TASK TO CARRY OUT:
Report the lines of the material that carry the string "dropped".

◇ ◇ ◇ ◇ ◇

`config.mk`:
```
export PLATFORM = sky130hd
export DESIGN_NAME = ccc_top
export DESIGN_NICKNAME = d
export VERILOG_FILES = /design/src/pkg/ccc_pkg.sv /design/src/pkg/ccc_if.sv /design/src/core/ccc_crc.sv /design/src/core/ccc_buf.sv /design/src/core/ccc_top.sv
export SDC_FILE = /design/constraint.sdc
export NUM_CORES = 2
export LEC_CHECK = 0
export ABC_CLOCK_PERIOD_IN_PS = 8200
export BUFFER_PORTS_ARGS = -buffer_cell sky130_fd_sc_hd__buf_2
export CAP_MARGIN = 10
export CORE_UTILIZATION = 25
export CTS_CLUSTER_SIZE = 28
export DETAILED_ROUTE_END_ITERATION = 8
export MAX_ROUTING_LAYER = met4
export SLEW_MARGIN = 0
export SYNTH_ARGS = -nofsm -noshare
export SYNTH_HDL_FRONTEND = slang
export SYNTH_SLANG_ARGS = --single-unit
```
`constraint.sdc`:
```
create_clock -name i_clock -period 8.2 [get_ports i_clock]
set_clock_uncertainty 0.15 [all_clocks]
set_input_delay 1.64 -clock i_clock [delete_from_list [all_inputs] [get_ports i_clock]]
set_output_delay 1.64 -clock i_clock [all_outputs]
set_load 0.02 [all_outputs]
```
`src/pkg/ccc_pkg.sv`:
```
package ccc_pkg;
	localparam int          CLK_MHZ         = 200;
	localparam int          CRC7_W          = 7;
	localparam logic [6:0]  CRC7_POLY       = 7'h09;
	localparam int          CRC16_W         = 16;
	localparam logic [15:0] CRC16_POLY      = 16'h1021;
	localparam int          CMD_BITS        = 48;
	localparam int          CMD_CRC_SPAN    = 40;
	localparam int          REG_CRC_SPAN    = 120;
	localparam int          CMD_DIR_POS     = 46;
	localparam int          CMD_IDX_POS     = 40;
	localparam int          CMD_ARG_POS     = 8;
	localparam int          TIMEOUT_MULT    = 10;
	localparam int          MAX_BLK_BYTES   = 2048;
	localparam logic [11:0] BASIC_CLASS     = 12'h001;
	localparam logic [5:0]  IDX_IDLE        = 6'h00;
	localparam int          FORCE_ERASE_MIN = 3;
	localparam longint      FORCE_ERASE_CYC = longint'(FORCE_ERASE_MIN) * 60 * 1000000 * CLK_MHZ;

	typedef enum logic [1:0] {
		CCC_BC   = 2'h0,
		CCC_BCR  = 2'h1,
		CCC_AC   = 2'h3,
		CCC_ADTC = 2'h2
	} ccc_cmd_type_t;

	typedef enum logic [1:0] {
		CCC_OP_READ  = 2'h0,
		CCC_OP_WRITE = 2'h1,
		CCC_OP_ERASE = 2'h3,
		CCC_OP_FORCE = 2'h2
	} ccc_op_t;
endpackage

```
`src/pkg/ccc_if.sv`:
```
`timescale 1ns/1ps
interface ccc_crc_if #(parameter int W = 7);
	logic         clear;
	logic         shift;
	logic         din;
	logic [W-1:0] crc;
	modport eng (input clear, input shift, input din, output crc);
	modport usr (output clear, output shift, output din, input crc);
endinterface

interface ccc_stream_if #(parameter int W = 40);
	logic         valid;
	logic         ready;
	logic [W-1:0] data;
	modport src (output valid, output data, input ready);
	modport snk (input valid, input data, output ready);
endinterface

```
`src/core/ccc_crc.sv`:
```
`timescale 1ns/1ps
module ccc_crc #(
	parameter int         W    = 7,
	parameter logic [W-1:0] POLY = 7'h09
) (
	// Clock and reset
	input  wire logic i_clock,
	input  wire logic i_srst,
	// Serial engine
	ccc_crc_if.eng    c
);
	logic [W-1:0] base;

	assign base = c.clear ? '0 : c.crc;

	always_ff @(posedge i_clock) begin
		if (i_srst) begin
			c.crc <= '0;
		end else if (c.shift) begin
			c.crc <= {base[W-2:0], 1'b0} ^ ((c.din ^ base[W-1]) ? POLY : '0);
		end else if (c.clear) begin
			c.crc <= '0;
		end
	end

	property p_clear_zero;
		@(posedge i_clock) disable iff (i_srst) c.clear && !c.shift |=> c.crc == '0;
	endproperty
	a_clear_zero: assert property (p_clear_zero) else $error("crc not cleared");

	property p_poly;
		@(posedge i_clock) disable iff (i_srst)
		c.shift && c.din && (c.clear || c.crc == '0) |=> c.crc == POLY;
	endproperty
	a_poly: assert property (p_poly) else $error("crc generator wrong");
endmodule

```
`src/core/ccc_buf.sv`:
```
`timescale 1ns/1ps
module ccc_buf #(
	parameter int W = 40
) (
	// Clock and reset
	input  wire logic i_clock,
	input  wire logic i_srst,
	// Fill and drain sides
	ccc_stream_if.snk s,
	ccc_stream_if.src q
);
	logic         v1;
	logic [W-1:0] d1;
	logic         push;
	logic         pop;

	assign s.ready = !v1;
	assign push    = s.valid && !v1;
	assign pop     = q.valid && q.ready;

	always_ff @(posedge i_clock) begin
		if (i_srst) begin
			q.valid <= 1'b0;
			v1      <= 1'b0;
			q.data  <= '0;
			d1      <= '0;
		end else if (pop) begin
			if (v1) begin
				q.data <= d1;
				v1     <= push;
				if (push) begin
					d1 <= s.data;
				end
			end else begin
				q.valid <= push;
				q.data  <= s.data;
			end
		end else if (push) begin
			if (!q.valid) begin
				q.valid <= 1'b1;
				q.data  <= s.data;
			end else begin
				v1 <= 1'b1;
				d1 <= s.data;
			end
		end
	end

	property p_hold;
		@(posedge i_clock) disable iff (i_srst) q.valid && !q.ready |=> q.valid && $stable(q.data);
	endproperty
	a_hold: assert property (p_hold) else $error("buffered word lost under stall");
endmodule

```
`src/core/ccc_top.sv`:
```
`timescale 1ns/1ps
// Functional notes
// - CRC7 on commands, responses, identity registers
// - CRC7 generator x7 plus x3 plus 1
// - CRC7 starts zero, leftmost bit first
// - CRC7 spans 40 or 120 bits
// - Data CRC16 generator x16 x12 x5 1
// - CRC16 cleared per block, first bit first
// - Blocks at most 2048 bytes
// - One CRC16 per line, sent together
// - Bad command CRC: silent, flag set
// - Illegal command: silent, flag set
// - Illegal: unsupported class, state, undefined index
// - Operations time out at ten times typical
// - Read time is time plus clocks
// - Program time is read times two to the multiplier
// - Erase time is blocks times write
// - Forced erase times out after 3 minutes
// - 48-bit frame: start, direction, index, argument
// - Frames sent leftmost bit first
// - Four command types
// - Basic class always supported and reported
// - Commands on command line, data on data
module ccc_top #(
	parameter int          LINES           = 8,
	parameter logic [11:0] CLASS_SET       = 12'h0ff,
	parameter longint      FORCE_ERASE_CYC = ccc_pkg::FORCE_ERASE_CYC
) (
	// Clock and reset
	input  wire logic                    i_clock,
	input  wire logic                    i_srst,
	// Card bus pins
	input  wire logic                    i_bus_clk,
	input  wire logic                    i_cmd,
	output logic                         o_cmd,
	output logic                         o_cmd_oe,
	input  wire logic [LINES-1:0]        i_dat,
	// Received commands
	output logic                         o_cmd_valid,
	input  wire logic                    i_cmd_ready,
	output logic [5:0]                   o_cmd_index,
	output logic [31:0]                  o_cmd_arg,
	output ccc_pkg::ccc_cmd_type_t       o_cmd_type,
	input  wire logic [63:0]             i_cmd_permitted,
	// Status
	input  wire logic                    i_status_clear,
	output logic                         o_crc_err,
	output logic                         o_illegal,
	output logic [11:0]                  o_command_class_set,
	// Response
	input  wire logic                    i_resp_valid,
	input  wire logic                    i_resp_long,
	input  wire logic                    i_resp_no_crc,
	input  wire logic [119:0]            i_resp_bits,
	output logic                         o_resp_ready,
	// Data block check
	input  wire logic                    i_blk_arm,
	input  wire logic [11:0]             i_blk_bytes,
	input  wire logic [1:0]              i_bus_width,
	output logic                         o_blk_done,
	output logic                         o_blk_crc_err,
	// Operation time-out
	input  wire logic                    i_op_start,
	input  wire ccc_pkg::ccc_op_t        i_op_kind,
	input  wire logic                    i_op_done,
	input  wire logic [31:0]             i_read_delay_time_param_cyc,
	input  wire logic [15:0]             i_read_delay_clock_param_clk,
	input  wire logic [2:0]              i_write_speed_multiplier,
	input  wire logic [15:0]             i_erase_blocks,
	output logic                         o_op_busy,
	output logic                         o_op_timeout
);
	function automatic logic [11:0] cmd_classes(input logic [5:0] idx);
		case (idx)
			6'h00, 6'h01, 6'h02, 6'h03, 6'h04, 6'h06, 6'h07, 6'h08, 6'h09, 6'h0a, 6'h0c,
			6'h0d, 6'h0e, 6'h0f, 6'h13: cmd_classes = 12'h001;
			6'h0b: cmd_classes = 12'h002;
			6'h10: cmd_classes = 12'h094;
			6'h11, 6'h12: cmd_classes = 12'h004;
			6'h14: cmd_classes = 12'h008;
			6'h17: cmd_classes = 12'h014;
			6'h18, 6'h19, 6'h1a, 6'h1b: cmd_classes = 12'h010;
			6'h1c, 6'h1d, 6'h1e: cmd_classes = 12'h040;
			6'h23, 6'h24, 6'h26: cmd_classes = 12'h020;
			6'h27, 6'h28: cmd_classes = 12'h200;
			6'h2a: cmd_classes = 12'h080;
			6'h37, 6'h38: cmd_classes = 12'h100;
			default: cmd_classes = 12'h000;
		endcase
	endfunction

	function automatic ccc_pkg::ccc_cmd_type_t cmd_type(input logic [5:0] idx);
		case (idx)
			6'h00, 6'h04: cmd_type = ccc_pkg::CCC_BC;
			6'h01, 6'h02, 6'h28: cmd_type = ccc_pkg::CCC_BCR;
			6'h08, 6'h0b, 6'h0e, 6'h11, 6'h12, 6'h13, 6'h14, 6'h18, 6'h19, 6'h1a, 6'h1b,
			6'h1e, 6'h2a, 6'h38: cmd_type = ccc_pkg::CCC_ADTC;
			default: cmd_type = ccc_pkg::CCC_AC;
		endcase
	endfunction

	function automatic logic [35:0] times_ten(input logic [31:0] v);
		times_ten = 36'(v) * 36'(ccc_pkg::TIMEOUT_MULT);
	endfunction

	localparam logic [11:0] CLS_EFF = CLASS_SET | ccc_pkg::BASIC_CLASS;

	// Pin synchronisers: bus clock, command line, data lines
	// Reset to the idle pin levels so that no false edge follows reset
	localparam logic [LINES+1:0] PIN_IDLE = {{(LINES + 1){1'b1}}, 1'b0};
	logic [LINES+1:0] s1, s2, s3, sv;
	logic             bclk_d, rise, fall, cbit;
	always_ff @(posedge i_clock) begin
		if (i_srst) begin
			s1     <= PIN_IDLE;
			s2     <= PIN_IDLE;
			s3     <= PIN_IDLE;
			sv     <= PIN_IDLE;
			bclk_d <= 1'b0;
		end else begin
			s1     <= {i_dat, i_cmd, i_bus_clk};
			s2     <= s1;
			s3     <= s2;
			sv     <= (~(s2 ^ s3) & s3) | ((s2 ^ s3) & sv);
			bclk_d <= sv[0];
		end
	end
	assign rise = sv[0] && !bclk_d;
	assign fall = !sv[0] && bclk_d;
	assign cbit = sv[1];

	// Command receiver
	ccc_crc_if #(ccc_pkg::CRC7_W) rcrc ();
	ccc_crc #(.W(ccc_pkg::CRC7_W), .POLY(ccc_pkg::CRC7_POLY)) u_rcrc (
		.i_clock (i_clock),
		.i_srst  (i_srst),
		.c       (rcrc)
	);
	ccc_stream_if #(40) sq ();
	ccc_stream_if #(40) oq ();
	ccc_buf #(.W(40)) u_buf (
		.i_clock (i_clock),
		.i_srst  (i_srst),
		.s       (sq),
		.q       (oq)
	);

	logic        rx_on, rx_done, pend, gate, rx_bad, rx_ill, tx_busy;
	logic [5:0]  rx_cnt;
	logic [47:0] rx_sr;
	logic [39:0] pend_d;
	logic [5:0]  rx_idx;

	// command line only, never while driving
	assign gate       = rise && !tx_busy && !o_cmd_oe;
	assign rx_idx     = rx_sr[ccc_pkg::CMD_IDX_POS +: 6];
	// start from zero with the start bit
	assign rcrc.clear = gate && !rx_on && !cbit && !pend;
	// only the first 40 frame bits
	assign rcrc.shift = rcrc.clear || (gate && rx_on && rx_cnt < 6'(ccc_pkg::CMD_CRC_SPAN));
	assign rcrc.din   = cbit;
	// direction, end bit and CRC7 field
	assign rx_bad     = !rx_sr[ccc_pkg::CMD_DIR_POS] || !rx_sr[0] || rx_sr[7:1] != rcrc.crc;
	assign rx_ill     = ~|(cmd_classes(rx_idx) & CLS_EFF) || !i_cmd_permitted[rx_idx];

	always_ff @(posedge i_clock) begin
		if (i_srst) begin
			rx_on   <= 1'b0;
			rx_cnt  <= '0;
			rx_sr   <= '0;
			rx_done <= 1'b0;
		end else begin
			rx_done <= 1'b0;
			if (rcrc.clear) begin
				rx_on  <= 1'b1;
				rx_cnt <= 6'h01;
				rx_sr  <= {rx_sr[46:0], cbit};
			end else if (gate && rx_on) begin
				rx_sr  <= {rx_sr[46:0], cbit};
				rx_cnt <= rx_cnt + 6'h01;
				if (rx_cnt == 6'(ccc_pkg::CMD_BITS - 1)) begin
					rx_on   <= 1'b0;
					rx_done <= 1'b1;
				end
			end
		end
	end

	// bad or illegal frames are dropped
	always_ff @(posedge i_clock) begin
		if (i_srst) begin
			pend   <= 1'b0;
			pend_d <= '0;
		end else if (rx_done && !rx_bad && !rx_ill) begin
			pend   <= 1'b1;
			pend_d <= {rx_idx, rx_sr[ccc_pkg::CMD_ARG_POS +: 32], cmd_type(rx_idx)};
		end else if (sq.ready) begin
			pend <= 1'b0;
		end
	end
	assign sq.valid = pend;
	assign sq.data  = pend_d;
	assign oq.ready = i_cmd_ready;

	assign o_cmd_valid = oq.valid;
	assign o_cmd_index = oq.data[39:34];
	assign o_cmd_arg   = oq.data[33:2];
	assign o_cmd_type  = ccc_pkg::ccc_cmd_type_t'(oq.data[1:0]);

	// Status flags: a set in the clearing cycle wins; idle command clears
	logic st_clr;
	assign st_clr = i_status_clear || (rx_done && !rx_bad && !rx_ill && rx_idx == ccc_pkg::IDX_IDLE);
	always_ff @(posedge i_clock) begin
		if (i_srst) begin
			o_crc_err           <= 1'b0;
			o_illegal           <= 1'b0;
			o_command_class_set <= ccc_pkg::BASIC_CLASS;
		end else begin
			o_command_class_set <= CLS_EFF;
			if (rx_done && rx_bad) begin
				o_crc_err <= 1'b1;
			end else if (st_clr) begin
				o_crc_err <= 1'b0;
			end
			if (rx_done && !rx_bad && rx_ill) begin
				o_illegal <= 1'b1;
			end else if (st_clr) begin
				o_illegal <= 1'b0;
			end
		end
	end

	property p_crc_drop;
		@(posedge i_clock) disable iff (i_srst) rx_done && rx_bad && !pend |=> o_crc_err && !pend;
	endproperty
	a_crc_drop: assert property (p_crc_drop) else $error("bad frame not dropped");

	property p_illegal;
		@(posedge i_clock) disable iff (i_srst)
		rx_done && !rx_bad && rx_ill && !pend |=> o_illegal && !pend;
	endproperty
	a_illegal: assert property (p_illegal) else $error("illegal frame accepted");

	// Response transmitter, bits change on falling bus clock
	ccc_crc_if #(ccc_pkg::CRC7_W) tcrc ();
	ccc_crc #(.W(ccc_pkg::CRC7_W), .POLY(ccc_pkg::CRC7_POLY)) u_tcrc (
		.i_clock (i_clock),
		.i_srst  (i_srst),
		.c       (tcrc)
	);
	logic [127:0] tx_sr;
	logic [7:0]   tx_cnt, tx_n;
	logic         tx_nocrc;
	logic [7:0]   tail;

	// no CRC7 for the operating-conditions response
	assign tail       = {tx_nocrc ? 7'h7f : tcrc.crc, 1'b1};
	assign tcrc.clear = o_resp_ready && i_resp_valid;
	assign tcrc.shift = tx_busy && fall && tx_cnt < tx_n;
	assign tcrc.din   = tx_sr[127];

	always_ff @(posedge i_clock) begin
		if (i_srst) begin
			tx_busy      <= 1'b0;
			o_resp_ready <= 1'b0;
			o_cmd        <= 1'b1;
			o_cmd_oe     <= 1'b0;
			tx_sr        <= '0;
			tx_cnt       <= '0;
			tx_n         <= '0;
			tx_nocrc     <= 1'b0;
		end else if (!tx_busy) begin
			o_resp_ready <= !rx_on;
			if (o_resp_ready && i_resp_valid) begin
				o_resp_ready <= 1'b0;
				tx_busy      <= 1'b1;
				tx_cnt       <= '0;
				tx_nocrc     <= i_resp_no_crc;
				tx_n  <= i_resp_long ? 8'(ccc_pkg::REG_CRC_SPAN) : 8'(ccc_pkg::CMD_CRC_SPAN);
				tx_sr <= i_resp_long ? {i_resp_bits, 8'h00} : {i_resp_bits[39:0], 88'h0};
			end
		end else if (fall) begin
			tx_cnt <= tx_cnt + 8'h01;
			if (tx_cnt == tx_n + 8'h08) begin
				o_cmd_oe <= 1'b0;
				o_cmd    <= 1'b1;
				tx_busy  <= 1'b0;
			end else if (tx_cnt == tx_n) begin
				o_cmd         <= tail[7];
				tx_sr[127:121] <= tail[6:0];
			end else begin
				o_cmd_oe <= 1'b1;
				o_cmd    <= tx_sr[127];
				tx_sr    <= {tx_sr[126:0], 1'b0};
			end
		end
	end

	property p_end_bit;
		@(posedge i_clock) disable iff (i_srst) $fell(o_cmd_oe) |-> $past(o_cmd);
	endproperty
	a_end_bit: assert property (p_end_bit) else $error("response end bit not one");

	// Data block CRC16, one engine per line
	typedef enum logic [1:0] {D_IDLE = 2'h0, D_WAIT = 2'h1, D_DATA = 2'h3, D_CRC = 2'h2} ccc_dst_t;
	ccc_dst_t          d_st;
	logic [14:0]       d_cnt, d_len;
	logic [LINES-1:0]  act, line_ok;
	logic [LINES-1:0][15:0] rxc;
	logic [LINES-1:0]  dbit;

	assign dbit = sv[LINES+1:2];
	ccc_crc_if #(ccc_pkg::CRC16_W) dcrc [LINES] ();
	for (genvar g = 0; g < LINES; g++) begin : g_line
		ccc_crc #(.W(ccc_pkg::CRC16_W), .POLY(ccc_pkg::CRC16_POLY)) u_dcrc (
			.i_clock (i_clock),
			.i_srst  (i_srst),
			.c       (dcrc[g])
		);
		// cleared at arm, first data bit first
		assign dcrc[g].clear = i_blk_arm && d_st == D_IDLE;
		// each active line runs its own CRC16
		assign dcrc[g].shift = rise && d_st == D_DATA && act[g];
		assign dcrc[g].din   = dbit[g];
		assign line_ok[g]    = !act[g] || dcrc[g].crc == rxc[g];
	end

	always_ff @(posedge i_clock) begin
		if (i_srst) begin
			d_st          <= D_IDLE;
			d_cnt         <= '0;
			d_len         <= '0;
			act           <= '0;
			rxc           <= '0;
			o_blk_done    <= 1'b0;
			o_blk_crc_err <= 1'b0;
		end else begin
			o_blk_done <= 1'b0;
			case (d_st)
				D_IDLE: begin
					if (i_blk_arm && i_blk_bytes != '0
						&& i_blk_bytes <= 12'(ccc_pkg::MAX_BLK_BYTES)) begin
						d_st  <= D_WAIT;
						d_len <= {i_blk_bytes, 3'h0} >> (i_bus_width == 2'h2 ? 3 :
							i_bus_width == 2'h1 ? 2 : 0);
						act   <= i_bus_width == 2'h2 ? LINES'(8'hff) :
							i_bus_width == 2'h1 ? LINES'(4'hf) : LINES'(1'b1);
					end
				end
				D_WAIT: if (rise && !dbit[0]) begin
					d_st  <= D_DATA;
					d_cnt <= '0;
				end
				D_DATA: if (rise) begin
					d_cnt <= d_cnt + 15'h1;
					if (d_cnt == d_len - 15'h1) begin
						d_st  <= D_CRC;
						d_cnt <= '0;
					end
				end
				D_CRC: if (rise) begin
					for (int i = 0; i < LINES; i++) begin
						rxc[i] <= {rxc[i][14:0], dbit[i]};
					end
					d_cnt <= d_cnt + 15'h1;
					if (d_cnt == 15'(ccc_pkg::CRC16_W - 1)) begin
						d_st <= D_IDLE;
					end
				end
				default: d_st <= D_IDLE;
			endcase
			if (d_st == D_IDLE && bclk_d && o_blk_done == 1'b0 && d_cnt == 15'(ccc_pkg::CRC16_W)) begin
				o_blk_done    <= 1'b1;
				o_blk_crc_err <= !(&line_ok);
				d_cnt         <= '0;
			end
		end
	end

	property p_blk_done;
		@(posedge i_clock) disable iff (i_srst)
		d_st == D_CRC && rise && d_cnt == 15'(ccc_pkg::CRC16_W - 1) |-> ##[1:40] o_blk_done;
	endproperty
	a_blk_done: assert property (p_blk_done) else $error("block result missing");

	// Operation time-out: time phase, then clock phase, repeated; forced erase is one long cycle count
	typedef enum logic [1:0] {T_IDLE = 2'h0, T_TIME = 2'h1, T_CLK = 2'h3, T_LONG = 2'h2} ccc_tst_t;
	ccc_tst_t    t_st;
	logic [35:0] t_cnt;
	logic [31:0] reps;

	always_ff @(posedge i_clock) begin
		if (i_srst) begin
			t_st         <= T_IDLE;
			t_cnt        <= '0;
			reps         <= '0;
			o_op_busy    <= 1'b0;
			o_op_timeout <= 1'b0;
		end else if (i_op_start) begin
			o_op_busy    <= 1'b1;
			o_op_timeout <= 1'b0;
			t_cnt        <= '0;
			case (i_op_kind)
				ccc_pkg::CCC_OP_FORCE: t_st <= T_LONG;
				default: t_st <= T_TIME;
			endcase
			case (i_op_kind)
				ccc_pkg::CCC_OP_WRITE: reps <= 32'h1 << i_write_speed_multiplier;
				ccc_pkg::CCC_OP_ERASE: reps <= 32'(i_erase_blocks) << i_write_speed_multiplier;
				default: reps <= 32'h1;
			endcase
		end else if (i_op_done) begin
			t_st      <= T_IDLE;
			o_op_busy <= 1'b0;
		end else begin
			case (t_st)
				T_IDLE: t_cnt <= '0;
				T_TIME: begin
					t_cnt <= t_cnt + 36'h1;
					if (t_cnt + 36'h1 >= times_ten(i_read_delay_time_param_cyc)) begin
						t_st  <= T_CLK;
						t_cnt <= '0;
					end
				end
				T_CLK: begin
					if (rise) begin
						t_cnt <= t_cnt + 36'h1;
					end
					if (t_cnt >= times_ten(32'(i_read_delay_clock_param_clk))) begin
						t_cnt <= '0;
						reps  <= reps - 32'h1;
						t_st  <= T_TIME;
						if (reps <= 32'h1) begin
							t_st         <= T_IDLE;
							o_op_busy    <= 1'b0;
							o_op_timeout <= 1'b1;
						end
					end
				end
				T_LONG: begin
					t_cnt <= t_cnt + 36'h1;
					if (t_cnt == 36'(FORCE_ERASE_CYC - 1)) begin
						t_st         <= T_IDLE;
						o_op_busy    <= 1'b0;
						o_op_timeout <= 1'b1;
					end
				end
				default: t_st <= T_IDLE;
			endcase
		end
	end

	property p_force;
		@(posedge i_clock) disable iff (i_srst)
		$rose(o_op_timeout) && $past(t_st) == T_LONG |-> $past(t_cnt) == 36'(FORCE_ERASE_CYC - 1);
	endproperty
	a_force: assert property (p_force) else $error("forced erase limit wrong");

	property p_timeout_idle;
		@(posedge i_clock) disable iff (i_srst) $rose(o_op_timeout) |-> !o_op_busy && t_st == T_IDLE;
	endproperty
	a_timeout_idle: assert property (p_timeout_idle) else $error("timed-out op not abandoned");
endmodule

```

◇ ◇ ◇ ◇ ◇

WRITTEN SOLUTION:
	// bad or illegal frames are dropped
	a_crc_drop: assert property (p_crc_drop) else $error("bad frame not dropped");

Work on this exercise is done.